From 54f745023276e5025e34b2cc22530c78423a93cb Mon Sep 17 00:00:00 2001
From: Thomas Schwinge <thomas@codesourcery.com>
Date: Fri, 30 Jul 2021 16:15:25 +0200
Subject: [PATCH] Get rid of
 'gcc/omp-oacc-neuter-broadcast.cc:oacc_build_component_ref'

Clean-up for commit e2a58ed6dc5293602d0d168475109caa81ad0f0d
"openacc: Middle-end worker-partitioning support":
as of commit 2a3f9f6532bb21d8ab6f16fbe9ee603f6b1405f2
"openacc: Shared memory layout optimisation", we're no longer
running into the vectorizer ICEs for '!ADDR_SPACE_GENERIC_P'.

	gcc/
	* omp-low.cc (omp_build_component_ref): Move function...

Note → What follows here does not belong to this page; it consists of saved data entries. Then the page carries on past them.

What follows belongs to an exercise in optimizing a design on an open flow for small area, a short achievable clock period and few clock cycles per item; a production flow would make more cautious choices. The RTL was checked by simulation tests, not by an equivalence proof against the original design.

## the reference run
==> flow/design.v (excerpt) <==
module ex_stage_mdu (
    input  logic        clock,
    input  logic        reset,
    input  logic        in_valid,
    output logic        in_ready,
    input  logic [4:0]  op,
    input  logic [31:0] operand_a,
    input  logic [31:0] operand_b,
    input  logic [1:0]  fwd_sel_a,
    input  logic [1:0]  fwd_sel_b,
    input  logic [31:0] wb_data,
    input  logic        is_jump,
    input  logic [31:0] pt_wdata_in,
    input  logic [4:0]  pt_rd_in,
    input  logic [31:0] pt_pc_in,
    input  logic        mem_stall,
    input  logic        flush,
    output logic        out_valid,
    output logic [31:0] res_out,
    output logic [31:0] pt_wdata_out,
    output logic [4:0]  pt_rd_out,
    output logic [31:0] pt_pc_out,
    output logic        redirect_valid,
    output logic [31:0] redirect_addr,
    output logic        busy
);
    localparam int K = 4;
    localparam int CW = 3;             
    logic [31:0] op_a, op_b;
    always_comb begin
        case (fwd_sel_a)
            2'd1:    op_a = res_out;
            2'd2:    op_a = wb_data;
            default: op_a = operand_a;
        endcase
        case (fwd_sel_b)
            2'd1:    op_b = res_out;
            2'd2:    op_b = wb_data;
            default: op_b = operand_b;
        endcase
    end
    logic is_div, is_single, is_mul, is_mulh, fire;
    assign is_div    = (op == 5'd14) || (op == 5'd15) || (op == 5'd16) || (op == 5'd17);
    assign is_single = (op <= 5'd13);
    assign is_mul    = (op >= 5'd10) && (op <= 5'd13);
    assign is_mulh   = (op >= 5'd11) && (op <= 5'd13);
    assign in_ready  = reset && !busy && !mem_stall;
    assign fire      = in_valid && in_ready;
    logic [32:0]  ma, mb;
    logic [33:0]  bx;
    logic [16:0]  bneg, bone, btwo;
    logic [592:0] ppv;
    logic [63:0]  row0, row1;
    assign ma = {op_a[31] && ((op == 5'd11) || (op == 5'd12)), op_a};
    assign mb = {op_b[31] && (op == 5'd11), op_b};
    assign bx = {mb[32], mb};
    always_comb begin
        for (int i = 0; i < 17; i++) begin
            bneg[i] = bx[2*i+1] & ~(bx[2*i] & ((i == 0) ? 1'b0 : bx[2*i-1]));
            bone[i] = bx[2*i] ^ ((i == 0) ? 1'b0 : bx[2*i-1]);
            btwo[i] = (bx[2*i+1] & ~bx[2*i] & ~((i == 0) ? 1'b0 : bx[2*i-1]))
  ...
Size in the first run: roughly 280 flip-flops, roughly 320 I/O pins.
export LEC_CHECK = 0
export ABC_AREA = 1
export CAP_MARGIN = 10
export CORE_MARGIN = 2
export CORE_UTILIZATION = 30
export PLACE_DENSITY = 0.8
export SETUP_SLACK_MARGIN = 2.0
export SLEW_MARGIN = 20
export SYNTH_HIERARCHICAL = 1
export SYNTH_MINIMUM_KEEP_SIZE = 0
create_clock -name core_clock -period 16.0 [get_ports {clock}]
standard.sh (not shown) runs the stock make flow with config.mk's settings and CLKGATE_MAP_FILE= SYNTH_SCRIPT=/design/flow/synth_recipe.tcl, a recipe that flattens the netlist after the stock synthesis.
==> flow/flow/run.sh <==
#!/bin/bash
# Standard ORFS layout; ports are buffered with a regular buffer instead of
# the delay cell buffer_ports picks by default.
set -euo pipefail
bash standard.sh "BUFFER_PORTS_ARGS=-buffer_cell sky130_fd_sc_hd__buf_2" finish > orfs_make.log 2>&1
Per the final summary, the reference run finished and its layout is clean on timing, DRC and antenna.
Testbench counts of the reference run, summed over its fixed seeds: cycles 171,619, instrs 160,000.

	* omp-general.cc (omp_build_component_ref): ... here.  Remove
	'static'.
	* omp-general.h (omp_build_component_ref): Declare function.

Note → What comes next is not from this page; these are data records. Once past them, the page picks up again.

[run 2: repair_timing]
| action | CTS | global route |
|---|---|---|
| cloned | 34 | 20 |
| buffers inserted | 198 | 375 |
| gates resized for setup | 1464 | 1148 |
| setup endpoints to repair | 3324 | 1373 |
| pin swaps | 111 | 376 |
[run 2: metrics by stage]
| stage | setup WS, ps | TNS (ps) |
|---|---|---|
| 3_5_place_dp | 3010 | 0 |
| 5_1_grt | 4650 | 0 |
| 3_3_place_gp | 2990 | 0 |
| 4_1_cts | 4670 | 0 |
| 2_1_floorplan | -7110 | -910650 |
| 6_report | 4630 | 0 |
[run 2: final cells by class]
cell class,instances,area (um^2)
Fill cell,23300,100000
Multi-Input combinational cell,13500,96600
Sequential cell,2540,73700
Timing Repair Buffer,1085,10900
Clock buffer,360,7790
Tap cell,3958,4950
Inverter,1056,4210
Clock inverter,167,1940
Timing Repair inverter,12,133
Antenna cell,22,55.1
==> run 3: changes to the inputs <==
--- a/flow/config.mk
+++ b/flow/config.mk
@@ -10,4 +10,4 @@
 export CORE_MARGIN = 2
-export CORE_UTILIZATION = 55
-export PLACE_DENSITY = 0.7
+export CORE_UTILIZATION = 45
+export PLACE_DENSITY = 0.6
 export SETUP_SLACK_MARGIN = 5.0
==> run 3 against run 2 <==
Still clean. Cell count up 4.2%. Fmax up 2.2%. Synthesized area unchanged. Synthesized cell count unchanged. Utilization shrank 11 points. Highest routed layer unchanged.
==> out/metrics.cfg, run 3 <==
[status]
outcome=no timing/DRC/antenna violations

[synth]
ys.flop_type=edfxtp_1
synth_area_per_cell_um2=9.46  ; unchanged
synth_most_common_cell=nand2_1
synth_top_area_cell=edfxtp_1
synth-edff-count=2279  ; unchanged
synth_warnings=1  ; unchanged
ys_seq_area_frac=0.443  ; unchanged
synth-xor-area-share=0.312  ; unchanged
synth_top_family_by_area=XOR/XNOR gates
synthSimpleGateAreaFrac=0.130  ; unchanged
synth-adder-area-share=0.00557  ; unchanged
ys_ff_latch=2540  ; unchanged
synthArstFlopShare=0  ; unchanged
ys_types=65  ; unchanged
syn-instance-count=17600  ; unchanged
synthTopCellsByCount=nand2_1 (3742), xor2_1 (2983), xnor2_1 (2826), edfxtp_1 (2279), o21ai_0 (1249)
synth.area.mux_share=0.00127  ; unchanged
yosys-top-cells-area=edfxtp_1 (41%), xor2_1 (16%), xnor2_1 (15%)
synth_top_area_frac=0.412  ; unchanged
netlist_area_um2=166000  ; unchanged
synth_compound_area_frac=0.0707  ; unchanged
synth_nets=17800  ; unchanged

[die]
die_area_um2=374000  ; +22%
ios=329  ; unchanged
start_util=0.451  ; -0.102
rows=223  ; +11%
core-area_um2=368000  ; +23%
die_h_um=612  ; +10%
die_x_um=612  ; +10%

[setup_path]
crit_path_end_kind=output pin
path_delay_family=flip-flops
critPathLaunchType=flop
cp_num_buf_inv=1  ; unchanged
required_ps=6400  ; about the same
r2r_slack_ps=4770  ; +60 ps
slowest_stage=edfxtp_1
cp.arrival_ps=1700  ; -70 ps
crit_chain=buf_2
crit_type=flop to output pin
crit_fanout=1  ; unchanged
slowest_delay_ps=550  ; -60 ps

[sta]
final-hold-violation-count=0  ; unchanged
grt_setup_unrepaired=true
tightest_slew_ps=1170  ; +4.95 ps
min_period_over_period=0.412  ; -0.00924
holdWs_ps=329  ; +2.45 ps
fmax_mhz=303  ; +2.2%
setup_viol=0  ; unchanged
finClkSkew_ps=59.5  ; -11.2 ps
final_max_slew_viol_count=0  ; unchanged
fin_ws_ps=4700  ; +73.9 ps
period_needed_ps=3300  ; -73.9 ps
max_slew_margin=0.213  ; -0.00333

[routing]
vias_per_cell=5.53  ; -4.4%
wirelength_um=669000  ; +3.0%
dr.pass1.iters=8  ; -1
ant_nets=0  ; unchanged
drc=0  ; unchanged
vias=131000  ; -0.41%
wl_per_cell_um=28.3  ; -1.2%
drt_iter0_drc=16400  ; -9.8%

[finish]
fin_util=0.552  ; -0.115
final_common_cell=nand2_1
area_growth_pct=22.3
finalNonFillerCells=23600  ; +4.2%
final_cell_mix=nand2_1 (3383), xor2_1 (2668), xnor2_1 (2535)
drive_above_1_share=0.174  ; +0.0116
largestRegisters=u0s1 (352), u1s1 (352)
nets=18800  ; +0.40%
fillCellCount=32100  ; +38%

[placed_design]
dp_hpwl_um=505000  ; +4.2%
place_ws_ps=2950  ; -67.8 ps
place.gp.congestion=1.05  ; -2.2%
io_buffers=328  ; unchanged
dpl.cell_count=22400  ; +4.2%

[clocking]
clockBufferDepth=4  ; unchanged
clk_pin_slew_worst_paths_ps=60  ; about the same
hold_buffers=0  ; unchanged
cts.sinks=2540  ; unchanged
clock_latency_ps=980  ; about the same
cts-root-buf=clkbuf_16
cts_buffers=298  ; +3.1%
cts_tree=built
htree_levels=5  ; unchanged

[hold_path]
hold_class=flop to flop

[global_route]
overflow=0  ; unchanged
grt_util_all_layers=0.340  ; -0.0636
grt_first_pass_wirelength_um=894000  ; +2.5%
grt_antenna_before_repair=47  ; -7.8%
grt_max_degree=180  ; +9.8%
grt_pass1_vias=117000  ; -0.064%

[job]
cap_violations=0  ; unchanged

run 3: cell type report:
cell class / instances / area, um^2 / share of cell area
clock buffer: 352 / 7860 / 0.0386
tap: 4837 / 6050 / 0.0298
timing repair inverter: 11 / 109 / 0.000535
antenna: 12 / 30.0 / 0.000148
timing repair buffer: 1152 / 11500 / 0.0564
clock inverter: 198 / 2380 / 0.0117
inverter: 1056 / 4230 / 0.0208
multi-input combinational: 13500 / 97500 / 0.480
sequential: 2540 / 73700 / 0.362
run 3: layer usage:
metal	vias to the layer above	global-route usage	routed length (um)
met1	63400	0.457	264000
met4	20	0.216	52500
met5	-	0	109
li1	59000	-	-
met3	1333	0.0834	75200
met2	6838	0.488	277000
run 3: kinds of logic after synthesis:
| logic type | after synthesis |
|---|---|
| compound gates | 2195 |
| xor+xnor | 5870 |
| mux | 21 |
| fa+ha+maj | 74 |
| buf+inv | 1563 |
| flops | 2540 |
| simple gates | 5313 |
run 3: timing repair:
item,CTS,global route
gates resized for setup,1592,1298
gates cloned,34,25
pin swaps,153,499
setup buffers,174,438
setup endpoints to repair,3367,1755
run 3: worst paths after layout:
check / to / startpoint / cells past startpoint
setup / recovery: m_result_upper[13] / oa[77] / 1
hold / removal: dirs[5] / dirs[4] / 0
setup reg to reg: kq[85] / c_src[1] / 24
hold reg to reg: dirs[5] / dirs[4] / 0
This is an optimization exercise on Yosys and OpenROAD, whose aim is small area, not a production implementation.
RTL that was checked went through simulation tests only; none was proved equivalent to the original.
Function not checked in run 2: the RTL went through the layout flow alone.
Power and IR drop assume default switching activity.

$ cat design.v
package periph_pkg;
	localparam int DATA_WIDTH = 32;
	localparam int STRB_WIDTH = DATA_WIDTH / 8;
	localparam int SLOT_BITS  = 4;
	localparam int N_SLOTS    = 1 << SLOT_BITS;
	localparam int SLOT_PIC      = 0;
	localparam int SLOT_WDOG     = 1;
	localparam int SLOT_TMRA     = 4;
	localparam int SLOT_MCLOCKS  = 8;
	localparam int SLOT_MOPSTALL = 9;
	localparam int SLOT_MPFSTALL = 10;
	localparam int SLOT_MICOUNT  = 11;
	localparam int N_INTS   = 15;
	localparam int INT_EXT  = 0;
	localparam int INT_TMRA = 1;
endpackage
module cpu_periphs #(
	parameter int C_AXI_ADDR_WIDTH = 6
) (
	input  logic                        S_AXI_ACLK,
	input  logic                        i_cpu_reset,
	input  logic                        S_AXI_AWVALID,
	output logic                        S_AXI_AWREADY,
	input  logic [C_AXI_ADDR_WIDTH-1:0] S_AXI_AWADDR,
	input  logic                        S_AXI_WVALID,
	output logic                        S_AXI_WREADY,
	input  logic [31:0]                 S_AXI_WDATA,
	input  logic [3:0]                  S_AXI_WSTRB,
	output logic                        S_AXI_BVALID,
	input  logic                        S_AXI_BREADY,
	output logic [1:0]                  S_AXI_BRESP,
	input  logic                        S_AXI_ARVALID,
	output logic                        S_AXI_ARREADY,
	input  logic [C_AXI_ADDR_WIDTH-1:0] S_AXI_ARADDR,
	output logic                        S_AXI_RVALID,
	input  logic                        S_AXI_RREADY,
	output logic [31:0]                 S_AXI_RDATA,
	output logic [1:0]                  S_AXI_RRESP,
	input  logic                        i_cpu_halted,
	input  logic                        i_cpu_opstall,
	input  logic                        i_cpu_pfstall,
	input  logic                        i_cpu_icount,
	input  logic                        i_ext_int,
	output logic                        o_interrupt,
	output logic                        o_watchdog_reset
);
	logic rst;
	assign rst = i_cpu_reset;
	logic awready, bvalid, rvalid;
	logic [31:0] rdata;
	always_ff @(posedge S_AXI_ACLK) begin
		awready <= !rst && !awready && S_AXI_AWVALID && S_AXI_WVALID
			&& (!bvalid || S_AXI_BREADY);
		bvalid  <= !rst && (awready || (bvalid && !S_AXI_BREADY));
		rvalid  <= !rst && (!rvalid ? S_AXI_ARVALID : !S_AXI_RREADY);
	end
	assign S_AXI_AWREADY = awready;
	assign S_AXI_WREADY  = awready;
	assign S_AXI_BVALID  = bvalid;
	assign S_AXI_BRESP   = 2'b00;
	assign S_AXI_ARREADY = !rvalid;
	assign S_AXI_RVALID  = rvalid;
	assign S_AXI_RDATA   = rdata;
	assign S_AXI_RRESP   = 2'b00;
	logic [3:0] aw_slot;
	assign aw_slot = S_AXI_AWADDR[5:2];
	logic wr_pic, wr_wdog, wr_tmra;
	logic [3:0] wr_cnt;
	assign wr_pic  = awready && (aw_slot == 4'd0);
	assign wr_wdog = awready && (aw_slot == 4'd1);
	assign wr_tmra = awready && (aw_slot == 4'd4);
	assign wr_cnt[0] = awready && (aw_slot == 4'd8);
	assign wr_cnt[1] = awready && (aw_slot == 4'd9);
	assign wr_cnt[2] = awready && (aw_slot == 4'd10);
	assign wr_cnt[3] = awready && (aw_slot == 4'd11);
	logic [31:0] wd;
	assign wd = S_AXI_WDATA & {32{!rst}};
	logic [1:0]  pending;
	logic [14:0] enable;
	logic        wdog_int, tmra_int;
	logic [1:0]  src;
	assign src = {tmra_int, i_ext_int};
	always_ff @(posedge S_AXI_ACLK) begin
		pending <= {2{!rst}} & ((pending & ~({2{wr_pic}} & S_AXI_WDATA[1:0])) | src);
		if (rst || wr_pic)
			enable <= {15{!rst}} & (S_AXI_WDATA[31] ? (enable | S_AXI_WDATA[30:16])
				: (enable & ~S_AXI_WDATA[30:16]));
	end
	assign o_interrupt = |(pending & enable[1:0]);
	logic cpu_ce;
	assign cpu_ce = !i_cpu_halted;
	logic [30:0] wcount;
	logic        w_one;
	assign w_one = (wcount == 31'd1);
	always_ff @(posedge S_AXI_ACLK) begin
		wdog_int <= !rst && !wr_wdog && cpu_ce && w_one;
		if (rst || wr_wdog)
			wcount <= wd[30:0];
		else if (cpu_ce && (wcount != 31'd0))
			wcount <= wcount - 31'd1;
	end
	assign o_watchdog_reset = wdog_int;
	logic [30:0] tcount, tinterval;
	logic        treload;
	logic        t_one;
	assign t_one = (tcount == 31'd1);
	always_ff @(posedge S_AXI_ACLK) begin
		tmra_int <= !rst && !wr_tmra && cpu_ce && t_one;
		if (rst || wr_tmra) begin
			tcount    <= wd[30:0];
			tinterval <= wd[30:0];
			treload   <= wd[31] && (wd[30:1] != 30'd0);
		end else if (cpu_ce && (tcount != 31'd0)) begin
			if (t_one && treload)
				tcount <= tinterval;
			else
				tcount <= tcount - 31'd1;
		end
	end
	logic [3:0]  ev;
	logic [31:0] cnt [4];
	assign ev = {i_cpu_icount, i_cpu_pfstall, i_cpu_opstall, !i_cpu_halted};
	for (genvar k = 0; k < 4; k++) begin : g_cnt
		logic [31:0] inc;
		assign inc = cnt[k] + {31'd0, ev[k]};
		for (genvar b = 0; b < 4; b++) begin : g_byte
			logic ld;
			assign ld = rst || (wr_cnt[k] && S_AXI_WSTRB[b]);
			always_ff @(posedge S_AXI_ACLK)
				cnt[k][8*b +: 8] <= ld ? wd[8*b +: 8] : inc[8*b +: 8];
		end
	end
	logic [3:0]  ar_slot;
	logic [31:0] rsel;
	assign ar_slot = S_AXI_ARADDR[5:2];
	always_comb begin
		case (ar_slot)
			4'd0:    rsel = {o_interrupt, enable, 14'd0, pending};
			4'd1:    rsel = {1'b0, wcount};
			4'd4:    rsel = {treload, tcount};
			4'd8:    rsel = cnt[0];
			4'd9:    rsel = cnt[1];
			4'd10:   rsel = cnt[2];
			4'd11:   rsel = cnt[3];
			default: rsel = 32'd0;
		endcase
	end
	always_ff @(posedge S_AXI_ACLK)
		if (!rvalid && S_AXI_ARVALID)
			rdata <= rsel;
endmodule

	* omp-oacc-neuter-broadcast.cc (oacc_build_component_ref): Remove
	function.
	(build_receiver_ref, build_sender_ref): Call
	'omp_build_component_ref' instead.
---
 gcc/omp-general.cc               | 14 ++++++++++++++
 gcc/omp-general.h                |  2 ++
 gcc/omp-low.cc                   | 15 ---------------
 gcc/omp-oacc-neuter-broadcast.cc | 26 ++------------------------
 4 files changed, 18 insertions(+), 39 deletions(-)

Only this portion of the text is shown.